# who is right and who cares?



## rach27benn (Jan 12, 2012)

hi everyone, i have had a look around on here but cant find it, i have googles but just get bogged down with too much stuff what i would like to know is if you feel that you have not had a good standard of care who do you report it too ----- and i know alot about human health care legislation and policies but not animal care --- do they have certain standards they must follow - such as recording dosage of drugs given to your dog -- not just controlled drugs---in human care this is a MUST 

also i am looking to change vets after 20yrs --- i have asked around hoping for word of mouth recommendations but no luck - is there anywhere you can review vets - health care is inspected and you can access these reports can i do the same for vets????

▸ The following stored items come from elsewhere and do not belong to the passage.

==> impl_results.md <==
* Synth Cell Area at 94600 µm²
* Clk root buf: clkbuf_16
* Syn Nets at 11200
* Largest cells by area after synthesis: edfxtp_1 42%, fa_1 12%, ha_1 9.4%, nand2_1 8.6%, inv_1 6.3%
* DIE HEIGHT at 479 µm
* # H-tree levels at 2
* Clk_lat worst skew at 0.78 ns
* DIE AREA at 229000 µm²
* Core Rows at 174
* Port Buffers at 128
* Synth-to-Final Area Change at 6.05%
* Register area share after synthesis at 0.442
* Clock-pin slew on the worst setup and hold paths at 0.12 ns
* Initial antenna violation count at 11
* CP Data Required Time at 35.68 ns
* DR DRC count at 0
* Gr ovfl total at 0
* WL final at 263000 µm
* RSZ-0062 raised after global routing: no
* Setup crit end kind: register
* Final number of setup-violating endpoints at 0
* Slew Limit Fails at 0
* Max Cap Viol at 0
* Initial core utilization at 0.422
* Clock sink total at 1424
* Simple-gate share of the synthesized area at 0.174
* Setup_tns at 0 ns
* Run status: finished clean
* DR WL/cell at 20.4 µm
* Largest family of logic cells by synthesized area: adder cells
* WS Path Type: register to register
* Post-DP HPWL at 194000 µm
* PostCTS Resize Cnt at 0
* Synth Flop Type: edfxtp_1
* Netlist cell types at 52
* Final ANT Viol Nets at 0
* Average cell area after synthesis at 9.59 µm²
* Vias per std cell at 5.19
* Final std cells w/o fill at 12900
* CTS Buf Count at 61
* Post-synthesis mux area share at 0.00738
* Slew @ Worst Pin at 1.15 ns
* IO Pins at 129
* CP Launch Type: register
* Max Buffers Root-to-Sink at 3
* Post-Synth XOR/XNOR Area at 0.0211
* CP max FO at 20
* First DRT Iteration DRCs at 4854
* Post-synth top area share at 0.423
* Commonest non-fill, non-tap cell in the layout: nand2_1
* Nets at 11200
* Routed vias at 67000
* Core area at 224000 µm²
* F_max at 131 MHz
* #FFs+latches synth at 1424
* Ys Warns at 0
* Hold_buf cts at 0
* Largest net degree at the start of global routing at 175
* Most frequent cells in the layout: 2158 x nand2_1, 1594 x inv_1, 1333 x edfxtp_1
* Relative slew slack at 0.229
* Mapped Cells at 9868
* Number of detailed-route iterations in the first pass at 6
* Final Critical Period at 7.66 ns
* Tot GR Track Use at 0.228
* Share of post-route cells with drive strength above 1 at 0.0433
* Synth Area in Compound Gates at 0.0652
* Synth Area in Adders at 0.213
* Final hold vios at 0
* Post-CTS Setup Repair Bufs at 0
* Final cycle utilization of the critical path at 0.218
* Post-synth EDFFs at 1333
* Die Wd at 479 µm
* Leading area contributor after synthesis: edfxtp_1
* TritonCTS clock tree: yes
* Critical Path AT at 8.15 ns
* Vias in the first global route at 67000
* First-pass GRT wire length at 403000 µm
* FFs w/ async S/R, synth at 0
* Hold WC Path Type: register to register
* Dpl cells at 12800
interface trms_out_if;
  logic valid;
  logic ready;
  logic [7:0] frame_byte;
  logic frame_last;
  modport source(output valid, frame_byte, frame_last, input ready);
  modport sink(input valid, frame_byte, frame_last, output ready);
endinterface
`default_nettype wire

### src/rtl/trms_datapath.sv
// Datapath: per-phase filter, square sums, bit-serial root and gain scaling.
// Depends on trms_pkg; driven by trms_ctrl commands.
`default_nettype none
module trms_datapath
  import trms_pkg::*;
(
  input  wire logic clk,
  input  wire logic rst,
  input  wire trms_pkg::trms_cmd_t cmd,
  output trms_pkg::trms_stat_t stat,
  input  wire logic [ADC_BITS-1:0] smp_plus [NPH],
  input  wire logic [ADC_BITS-1:0] smp_minus [NPH],
  input  wire logic [15:0] coeff,
  input  wire logic [9:0] window,
  input  wire logic [19:0] gain,
  input  wire logic count_step,
  output logic [15:0] value [NPH]
);
  import trms_pkg::*;

  logic signed [15:0] y [NPH];
  logic signed [15:0] rem [NPH];
  logic [SUM_W-1:0] sum [NPH];
  logic [9:0] count;

  // filter stage 1: products registered
  logic signed [ADC_BITS:0] d;
  logic signed [17:0] kk, wk;
  logic signed [35:0] p_y, p_d;
  logic f_ph2;
  logic [1:0] f_sel;
  logic signed [37:0] s;
  logic signed [37:0] t;
  logic signed [15:0] ynew;
  logic signed [31:0] ysq;

  always_comb begin
    d = $signed({1'b0, smp_plus[cmd.sel]}) - $signed({1'b0, smp_minus[cmd.sel]});
    kk = $signed({2'b00, coeff});
    wk = 18'sd32768 - kk;
    s = 38'(p_y) + 38'(p_d);
    t = s + 38'(rem[f_sel]);
    ynew = t[30:15];
    ysq = ynew * ynew;
  end

  // root: restoring bit-serial over 50-bit radicand sum<<16
  logic [SUM_W+15:0] rad;
  logic [ROOT_W:0] root;
  logic [SUM_W+17:0] racc;
  logic [4:0] rstep;
  logic rbusy;
  logic [1:0] rsel;
  logic [ROOT_W+19:0] prod;
  logic [ROOT_W+19:0] scaled;
  logic [SUM_W+17:0] trial;

  always_comb begin
    trial = {racc[SUM_W+15:0], rad[SUM_W+15:SUM_W+14]} - {16'd0, root, 2'b01};
    scaled = (prod + (ROOT_W+20)'(1 << 23)) >> 24;
  end

  always_ff @(posedge clk) begin
    p_y <= wk * 36'(y[cmd.sel]);
    p_d <= kk * 36'(d);
    f_sel <= cmd.sel;
    prod <= root * gain;
    if (rst) begin
      f_ph2 <= 1'b0;
      rbusy <= 1'b0;
      count <= '0;
      for (int i = 0; i < NPH; i++) begin
        y[i] <= '0; rem[i] <= '0; sum[i] <= '0;
      end
    end else begin
      f_ph2 <= cmd.filt_start;
      if (f_ph2) begin
        y[f_sel] <= ynew;
        rem[f_sel] <= 16'(s % 38'sd32768);
        sum[f_sel] <= sum[f_sel] + SUM_W'(unsigned'(ysq));
      end
      if (count_step) count <= count + 10'd1;
      if (cmd.clear) begin
        count <= '0;
        for (int i = 0; i < NPH; i++) sum[i] <= '0;
      end
      if (cmd.root_start) begin
        rbusy <= 1'b1;
        rad <= {sum[cmd.sel], 16'd0};
        racc <= '0;
        root <= '0;
        rstep <= '0;
        rsel <= cmd.sel;
      end else if (rbusy) begin
        rad <= rad << 2;
        if (!trial[SUM_W+17]) begin
          racc <= trial;
          root <= {root[ROOT_W-1:0], 1'b1};
        end else begin
          racc <= {racc[SUM_W+15:0], rad[SUM_W+15:SUM_W+14]};
          root <= {root[ROOT_W-1:0], 1'b0};
        end
        rstep <= rstep + 5'd1;
        if (rstep == 5'd24) rbusy <= 1'b0;
      end
    end
    if (cmd.root_store)
      value[cmd.sel] <= (scaled > (ROOT_W+20)'(VAL_MAX)) ? VAL_MAX : scaled[15:0];
  end

  assign stat.root_done = rbusy && rstep == 5'd24;
  assign stat.window_end = (count == window);
  logic unused;
  assign unused = ^rsel;
endmodule
`default_nettype wire

### src/rtl/trms_ctrl.sv
// Controller: sequences filter steps, window end, root/scale and frame output.
// Depends on trms_pkg.
`default_nettype none
module trms_ctrl
  import trms_pkg::*;
(
  input  wire logic clk,
  input  wire logic rst,
  input  wire logic in_beat,
  output logic in_ready,
  output trms_pkg::trms_cmd_t cmd,
  input  wire trms_pkg::trms_stat_t stat,
  output logic count_step,
  input  wire logic [15:0] value [NPH],
  output logic out_valid,
  input  wire logic out_ready,
  output logic [7:0] out_byte,
  output logic out_last
);
  import trms_pkg::*;
  typedef enum logic [2:0] {IDLE, FILT, CHECK, ROOT, WAIT, SCALE, STORE, SEND} state_t;
  state_t state;
  logic [1:0] ph;
  logic [3:0] idx;
  logic [15:0] crc;
  logic [7:0] b;

  always_comb begin
    case (idx)
      4'd0: b = SYNC0;
      4'd1: b = SYNC1;
      4'd2: b = value[0][7:0];
      4'd3: b = value[0][15:8];
      4'd4: b = value[1][7:0];
      4'd5: b = value[1][15:8];
      4'd6: b = value[2][7:0];
      4'd7: b = value[2][15:8];
      4'd8: b = crc[7:0];
      default: b = crc[15:8];
    endcase
  end

  assign in_ready = (state == IDLE);

  always_ff @(posedge clk) begin
    cmd <= '0;
    count_step <= 1'b0;
    if (rst) begin
      state <= IDLE;
      out_valid <= 1'b0;
      ph <= '0;
    end else begin
      case (state)
        IDLE: if (in_beat) begin
          cmd.filt_start <= 1'b1; cmd.sel <= 2'd0; ph <= 2'd1; state <= FILT;
        end
        FILT: begin
          if (ph == 2'd3) begin
            state <= CHECK;
          end else begin
            cmd.filt_start <= 1'b1; cmd.sel <= ph; ph <= ph + 2'd1;
            // step the count with the last filter command so it settles before CHECK
            if (ph == 2'd2) count_step <= 1'b1;
          end
        end
        CHECK: begin
          // count has settled; last filter lands on this edge
          if (stat.window_end) begin
            ph <= 2'd0; state <= ROOT;
          end else state <= IDLE;
        end
        ROOT: begin
          cmd.root_start <= 1'b1; cmd.sel <= ph; state <= WAIT;
        end
        WAIT: if (stat.root_done) state <= SCALE;
        SCALE: state <= STORE;
        STORE: begin
          cmd.root_store <= 1'b1; cmd.sel <= ph;
          if (ph == 2'd2) begin
            cmd.clear <= 1'b1; idx <= '0; crc <= CRC_INIT; state <= SEND;
          end else begin
            ph <= ph + 2'd1; state <= ROOT;
          end
        end
        SEND: begin
          if (!out_valid) begin
            out_valid <= 1'b1; out_byte <= b; out_last <= (idx == 4'd9);
          end else if (out_ready) begin
            if (idx < 4'd8) crc <= crc_update(crc, out_byte);
            if (out_last) begin
              out_valid <= 1'b0; state <= IDLE;
            end else begin
              out_valid <= 1'b0;
            end
            idx <= idx + 4'd1;
          end
        end
        default: state <= IDLE;
      endcase
    end
  end

  assert property (@(posedge clk) disable iff (rst) out_valid |-> state == SEND);
  assert property (@(posedge clk) disable iff (rst) in_beat |=> state == FILT);
  assert property (@(posedge clk) disable iff (rst) out_valid && out_last && out_ready
                   |=> state == IDLE);
endmodule
`default_nettype wire

### src/rtl/three_phase_rms_meter.sv
// Top level of the three-phase RMS meter; ties controller and datapath.
// Depends on trms_pkg, trms_if, trms_ctrl, trms_datapath.
//
// Usage: samples arrive as beats on "samples" (six ADC codes). For each
// beat, three filter updates share one multiplier pair, one phase per
// cycle, then a window check follows before ready returns. At window end
// the block computes three square roots bit-serially (25 steps each) plus
// scaling, then emits ten frame beats on "frame", one at a time; a stalled
// receiver simply holds the beat. No sample is taken until the frame's
// last beat leaves. Configuration writes on cfg_we/cfg_index/cfg_data
// land at once and must only happen while idle.
// Reset (rst, synchronous) loads register defaults and clears filter
// state, sums and the sample count.
`default_nettype none
module three_phase_rms_meter
  import trms_pkg::*;
(
  input wire logic clk,
  input wire logic rst,
  trms_in_if.sink samples,
  trms_out_if.source frame,
  input wire logic cfg_we,
  input wire logic [1:0] cfg_index,
  input wire logic [CFG_W-1:0] cfg_data
);
  import trms_pkg::*;
  logic [15:0] coeff;
  logic [9:0] window;
  logic [19:0] gain;
  trms_cmd_t cmd;
  trms_stat_t stat;
  logic count_step;
  logic [15:0] value [NPH];
  logic [ADC_BITS-1:0] sp [NPH];
  logic [ADC_BITS-1:0] sm [NPH];
  logic [ADC_BITS-1:0] sp_q [NPH];
  logic [ADC_BITS-1:0] sm_q [NPH];
  logic in_beat;

  assign in_beat = samples.valid && samples.ready;
  assign sp[0] = samples.phase_a_plus;  assign sm[0] = samples.phase_a_minus;
  assign sp[1] = samples.phase_b_plus;  assign sm[1] = samples.phase_b_minus;
  assign sp[2] = samples.phase_c_plus;  assign sm[2] = samples.phase_c_minus;

  // hold the sample beat for the filter pass
  always_ff @(posedge clk) begin
    if (in_beat) begin
      sp_q <= sp; sm_q <= sm;
    end
  end

  always_ff @(posedge clk) begin
    if (rst) begin
      coeff <= 16'd1544; window <= 10'd400; gain <= 20'd97560;
    end else if (cfg_we) begin
      case (cfg_index)
        REG_COEFF: coeff <= cfg_data[15:0];
        REG_WINDOW: window <= cfg_data[9:0];
        REG_GAIN: gain <= cfg_data;
        default: ;
      endcase
    end
  end

  trms_ctrl u_ctrl (
    .clk, .rst, .in_beat, .in_ready(samples.ready), .cmd, .stat, .count_step,
    .value, .out_valid(frame.valid), .out_ready(frame.ready),
    .out_byte(frame.frame_byte), .out_last(frame.frame_last)
  );

  trms_datapath u_dp (
    .clk, .rst, .cmd, .stat, .smp_plus(sp_q), .smp_minus(sm_q),
    .coeff, .window, .gain, .count_step, .value
  );
endmodule
`default_nettype wire

### src/flat_wrapper.sv
// flat-port wrapper written by rule: the top's interface ports become plain ports
module three_phase_rms_meter_flat import trms_pkg::*;
  (clk, rst, cfg_we, cfg_index, cfg_data, samples_valid, samples_phase_a_plus, samples_phase_a_minus, samples_phase_b_plus, samples_phase_b_minus, samples_phase_c_plus, samples_phase_c_minus, samples_ready, frame_valid, frame_frame_byte, frame_frame_last, frame_ready);
  trms_in_if samples_i ();
  trms_out_if frame_i ();
  input wire logic clk;
  input wire logic rst;
  input wire logic cfg_we;
  input wire logic [1:0] cfg_index;
  input wire logic [CFG_W-1:0] cfg_data;
  input wire logic [$bits(samples_i.valid)-1:0] samples_valid;
  input wire logic [$bits(samples_i.phase_a_plus)-1:0] samples_phase_a_plus;
  input wire logic [$bits(samples_i.phase_a_minus)-1:0] samples_phase_a_minus;
  input wire logic [$bits(samples_i.phase_b_plus)-1:0] samples_phase_b_plus;
  input wire logic [$bits(samples_i.phase_b_minus)-1:0] samples_phase_b_minus;
  input wire logic [$bits(samples_i.phase_c_plus)-1:0] samples_phase_c_plus;
  input wire logic [$bits(samples_i.phase_c_minus)-1:0] samples_phase_c_minus;
  output wire logic [$bits(samples_i.ready)-1:0] samples_ready;
  output wire logic [$bits(frame_i.valid)-1:0] frame_valid;
  output wire logic [$bits(frame_i.frame_byte)-1:0] frame_frame_byte;
  output wire logic [$bits(frame_i.frame_last)-1:0] frame_frame_last;
  input wire logic [$bits(frame_i.ready)-1:0] frame_ready;
  assign samples_i.valid = samples_valid;
  assign samples_i.phase_a_plus = samples_phase_a_plus;
  assign samples_i.phase_a_minus = samples_phase_a_minus;
  assign samples_i.phase_b_plus = samples_phase_b_plus;
  assign samples_i.phase_b_minus = samples_phase_b_minus;
  assign samples_i.phase_c_plus = samples_phase_c_plus;
  assign samples_i.phase_c_minus = samples_phase_c_minus;
  assign samples_ready = samples_i.ready;
  assign frame_valid = frame_i.valid;
  assign frame_frame_byte = frame_i.frame_byte;
  assign frame_frame_last = frame_i.frame_last;
  assign frame_i.ready = frame_ready;
  three_phase_rms_meter u_core (.clk(clk), .rst(rst), .samples(samples_i), .frame(frame_i), .cfg_we(cfg_we), .cfg_index(cfg_index), .cfg_data(cfg_data));
endmodule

my one dog spends alot of time at the vets (addisons, epileptic and allergies) i need somewhere i can trust and sadlet that trust has gone with my current vet and she has gone from a dog who loved going to one who now hides in the corner and has to be dragged out to be examined -- this happened after being taken in for routine xrays

can anyone help---i am at my wits end as to know what to do 

cheers Rach


----------



## Jugsmalone (Apr 11, 2011)

rach27benn said:


> hi everyone, i have had a look around on here but cant find it, i have googles but just get bogged down with too much stuff what i would like to know is *if you feel that you have not had a good standard of care who do you report it too ----- and i know alot about human health care legislation and policies but not animal care --- do they have certain standards they must follow - such as recording dosage of drugs given to your dog -- not just controlled drugs---in human care this is a MUST *
> also i am looking to change vets after 20yrs --- i have asked around hoping for word of mouth recommendations but no luck - is there anywhere you can review vets - health care is inspected and you can access these reports can i do the same for vets????
> 
> my one dog spends alot of time at the vets (addisons, epileptic and allergies) i need somewhere i can trust and sadlet that trust has gone with my current vet and she has gone from a dog who loved going to one who now hides in the corner and has to be dragged out to be examined -- this happened after being taken in for routine xrays
> ...


I am assuming your are based in the UK. The following link may help

Complaints - RCVS


----------



## rach27benn (Jan 12, 2012)

thanks for that i will have a look


----------



## rona (Aug 18, 2011)

Pet locally have reviews on nearly every pet service. Not as good as word of mouth but it's a start to your search

http://www.petforums.co.uk/dog-services/147710-free-dog-services-advertising-petslocally.html


----------



## newfiesmum (Apr 21, 2010)

rach27benn said:


> hi everyone, i have had a look around on here but cant find it, i have googles but just get bogged down with too much stuff what i would like to know is if you feel that you have not had a good standard of care who do you report it too ----- and i know alot about human health care legislation and policies but not animal care --- do they have certain standards they must follow - such as recording dosage of drugs given to your dog -- not just controlled drugs---in human care this is a MUST
> 
> also i am looking to change vets after 20yrs --- i have asked around hoping for word of mouth recommendations but no luck - is there anywhere you can review vets - health care is inspected and you can access these reports can i do the same for vets????
> 
> ...


Make a list of the all the vets in the area you are prepared to go to. Visit each one and ask questions, lots of questions: How many vets are in the practice? If more than one, can you always request the one you want to see? What happens if the pet needs to stay overnight, is anybody in attendance? Do they deal direct with insurance companies?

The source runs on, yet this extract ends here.